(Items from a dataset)
######
## src/rtl/dec_op_pkg.sv

```systemverilog
// -----------------------------------------------------------------------------
// dec_op_pkg
// Shared definitions for the decoded operation selector (dec_op_if).
//   - Operation select codes, which are also the result lane indices.
//   - Operand and result widths.
//   - res_bank_t: one result byte per lane, with lane i at index i.
// -----------------------------------------------------------------------------
package dec_op_pkg;

  localparam logic [1:0] OP_ADD = 2'b00;
  localparam logic [1:0] OP_SUB = 2'b01;
  localparam logic [1:0] OP_MUL = 2'b10;
  localparam logic [1:0] OP_CAT = 2'b11;

  localparam int OPW   = 4;
  localparam int RESW  = 8;
  localparam int NLANE = 4;

  typedef logic [NLANE-1:0][RESW-1:0] res_bank_t;

  // Zero-extend an operand to the result width.
  function automatic logic [RESW-1:0] widen(input logic [OPW-1:0] v);
    return {{(RESW-OPW){1'b0}}, v};
  endfunction

endpackage : dec_op_pkg

```

## src/rtl/dec2to4.sv

```systemverilog
// -----------------------------------------------------------------------------
// dec2to4
// Combinational 2-to-4 decoder with an enable input.
// Ports:
//   EN  in  1  1 = drive the one-hot output, 0 = all outputs low
//   D   in  2  binary select
//   Y   out 4  one-hot decode of D (Y[D] = 1), or all zeros when EN = 0
// -----------------------------------------------------------------------------
module dec2to4 (
  input  logic       EN,
  input  logic [1:0] D,
  output logic [3:0] Y
);

  assign Y = EN ? (4'b0001 << D) : 4'b0000;

endmodule : dec2to4

```

## src/rtl/dec_op_if.sv

```systemverilog
// -----------------------------------------------------------------------------
// dec_op_if
// Operation selector. DEC is decoded to a one-hot lane select. Only the
// selected lane is loaded with its result; every other lane is loaded with
// zero. All outputs are registered, with a latency of one clock.
// Ports:
//   CLK     in   1  rising-edge clock
//   RST     in   1  synchronous, active-high reset; clears all lanes
//   A       in   4  operand A, unsigned
//   B       in   4  operand B, unsigned
//   DEC     in   2  operation select (OP_ADD / OP_SUB / OP_MUL / OP_CAT)
//   ENABLE  in   1  1 = execute the selected operation, 0 = all lanes load 0
//   op0     out  8  lane 0: A + B
//   op1     out  8  lane 1: A - B, modulo 256
//   op2     out  8  lane 2: A * B, unsigned
//   op3     out  8  lane 3: {A, B}
// -----------------------------------------------------------------------------
module dec_op_if
  import dec_op_pkg::*;
(
  input  logic            CLK,
  input  logic            RST,
  input  logic [OPW-1:0]  A,
  input  logic [OPW-1:0]  B,
  input  logic [1:0]      DEC,
  input  logic            ENABLE,
  output logic [RESW-1:0] op0,
  output logic [RESW-1:0] op1,
  output logic [RESW-1:0] op2,
  output logic [RESW-1:0] op3
);

  logic [NLANE-1:0] sel;
  logic [RESW-1:0]  a_w, b_w;
  res_bank_t        op_d, op_q;

  // ENABLE is folded into the decoder, so a disabled block selects no lane.
  dec2to4 u_dec2to4 (
    .EN (ENABLE),
    .D  (DEC),
    .Y  (sel)
  );

  assign a_w = widen(A);
  assign b_w = widen(B);

  // NOTE: op_d is fully assigned before any lane is conditionally overwritten,
  // so no path leaves it unassigned and no latch is inferred.
  always_comb begin
    op_d = '0;
    if (sel[OP_ADD]) op_d[OP_ADD] = a_w + b_w;
    // The 8-bit subtraction wraps, giving the two's complement result for A < B.
    if (sel[OP_SUB]) op_d[OP_SUB] = a_w - b_w;
    // The product of two 4-bit values is at most 225, so 8 bits are enough.
    if (sel[OP_MUL]) op_d[OP_MUL] = a_w * b_w;
    if (sel[OP_CAT]) op_d[OP_CAT] = {A, B};
  end

  // NOTE: Register state is updated with non-blocking assignments only, so
  // every flop samples values from before the edge.
  always_ff @(posedge CLK) begin
    if (RST) begin
      op_q <= '0;
    end else begin
      op_q <= op_d;
    end
  end

  assign op0 = op_q[OP_ADD];
  assign op1 = op_q[OP_SUB];
  assign op2 = op_q[OP_MUL];
  assign op3 = op_q[OP_CAT];

endmodule : dec_op_if

```

## config.mk

```make
export PLATFORM = sky130hd
export DESIGN_NAME = dec_op_if
export DESIGN_NICKNAME = d
export VERILOG_FILES = /design/src/rtl/dec_op_pkg.sv /design/src/rtl/dec2to4.sv /design/src/rtl/dec_op_if.sv
export SDC_FILE = /design/constraint.sdc
export NUM_CORES = 1
export LEC_CHECK = 0
export CORE_UTILIZATION = 46
export DETAILED_ROUTE_END_ITERATION = 6
export PLACE_DENSITY_LB_ADDON = 0.05
export SKIP_CTS_REPAIR_TIMING = 1
export SYNTH_ARGS = -nofsm -noshare
export SYNTH_HDL_FRONTEND = slang
export SYNTH_SLANG_ARGS = --single-unit
```

## constraint.sdc

```tcl
create_clock -name CLK -period 3.59 [get_ports CLK]
set_input_delay 1.077 -clock CLK [delete_from_list [all_inputs] [get_ports CLK]]
set_output_delay 1.077 -clock CLK [all_outputs]
set_load 0.03 [all_outputs]
```

==> impl_metrics.toml <==
[synth]
syn_avg_cell_area_um2 = 9.975
ys_seq_elements = 26
async_reset_ff_share_pct = 0
syn_inst = 144
synthMuxAreaShare_pct = 0.7840
yosys.area_share.adder_pct = 25.78
yosys.area_share.simple_pct = 22.21
synthXorXnorAreaFrac_pct = 1.829
ys_types = 31
synth_top_flop_cell = "dfxtp_1"
yosysWarnings = 0
synth_top_family_by_area = "adder cells"
seq_area_frac_synth_pct = 36.24
synth.cell_area_um2 = 1436
synth_edf_count = 0
synth_compound_area_share_pct = 6.882

[detailed_routing]
drc = 7
avgViaCountPerCell = 5.039
drt_first_iter_violations = 22
dr.pass1.iters = 6
drtAntennaViolNets = 0
vias = 1174
routed_wl_um = 2995
wire_per_inst_um = 12.85

[power]
leakagePower_nw = 0.9318
powerDensity_nw_per_um2 = 327.1
clkPwrFrac_pct = 30.0
seqPwrFrac_pct = 44.4
peakVddDrop_uv = 171.0
combPwrFrac_pct = 25.6
swShare_pct = 26.46
p_sw_mw = 0.1765
internal_power_mw = 0.4906

[setup_path]
worst_setup_path_end_kind = "flop"
start_kind = "input port"
crit_top_cell = "fa_1"
cp_data_arrival_time_ns = 3.68
slowest_stage = "fa_1"
critical_path_class = "input port to flop"
max_stage_delay_ns = 0.55
cp.required_ns = 3.81
critPathTopFamily = "adder cells"
cp_max_fo = 2
crit_buf_inv = 2
crit_chain = "clkdlybuf4s50_1 -> nand2_1 -> fa_1 -> inv_1 -> fa_1 -> fa_2 -> a21o_1 -> a21oi_1 -> xor2_1 -> nor2_1"

[floorplan]
fp-row-count = 19
die_y_um = 57.88
core-area_um2 = 2853
die_area_um2 = 3350
start_util_pct = 50.35
die_x_um = 57.88
ios = 45

[timing]
setup_viol = 0
hold_ws_ns = 1.483
final_max_slew_viol_count = 0
finalHoldViolations = 0
period_needed_ns = 3.465
fmax_mhz = 288.6
rsz0062_at_grt = "no"
period_share_pct = 96.52

[layout]
nNetsFinal = 242
finish.utilization_pct = 71.49
num_antenna_cells = 0
area_growth_pct = 41.99
fin_area_um2 = 2039
drive_above_1_share_pct = 13.86

[run]
drv_cap = 0

[clock_network]
clock_path_buffers = 2
cts_tree = "yes"
root_buffer = "clkbuf_4"
cts_max_level = 1
clock_sinks = 26
clk_pin_slew_ns = 0.13
cts_buffers = 3

[min_path]
min_path_type = "input port to flop"

[placement]
dpl.hpwl_um = 2498
postPlaceCellArea_um2 = 1979
place.gp.congestion = 0.8776
place.port_buffers = 41

[status]
outcome = "complete, but fails checks"
violations = "design-rule violations"

[grt]
grt_first_pass_wirelength_um = 5188
grt_overflow = 0
grt_pass1_vias = 1219
grt_max_degree = 16
grt_usage_pct = 20.12
antenna_found_initial = 0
######
**PROBLEM TO SOLVE**
The span to print begins at the line containing "clock_path_buffers = 2" and ends at the final line of the entries; print it exactly and print nothing else.

**TASK SOLUTION**
clock_path_buffers = 2
cts_tree = "yes"
root_buffer = "clkbuf_4"
cts_max_level = 1
clock_sinks = 26
clk_pin_slew_ns = 0.13
cts_buffers = 3

[min_path]
min_path_type = "input port to flop"

[placement]
dpl.hpwl_um = 2498
postPlaceCellArea_um2 = 1979
place.gp.congestion = 0.8776
place.port_buffers = 41

[status]
outcome = "complete, but fails checks"
violations = "design-rule violations"

[grt]
grt_first_pass_wirelength_um = 5188
grt_overflow = 0
grt_pass1_vias = 1219
grt_max_degree = 16
grt_usage_pct = 20.12
antenna_found_initial = 0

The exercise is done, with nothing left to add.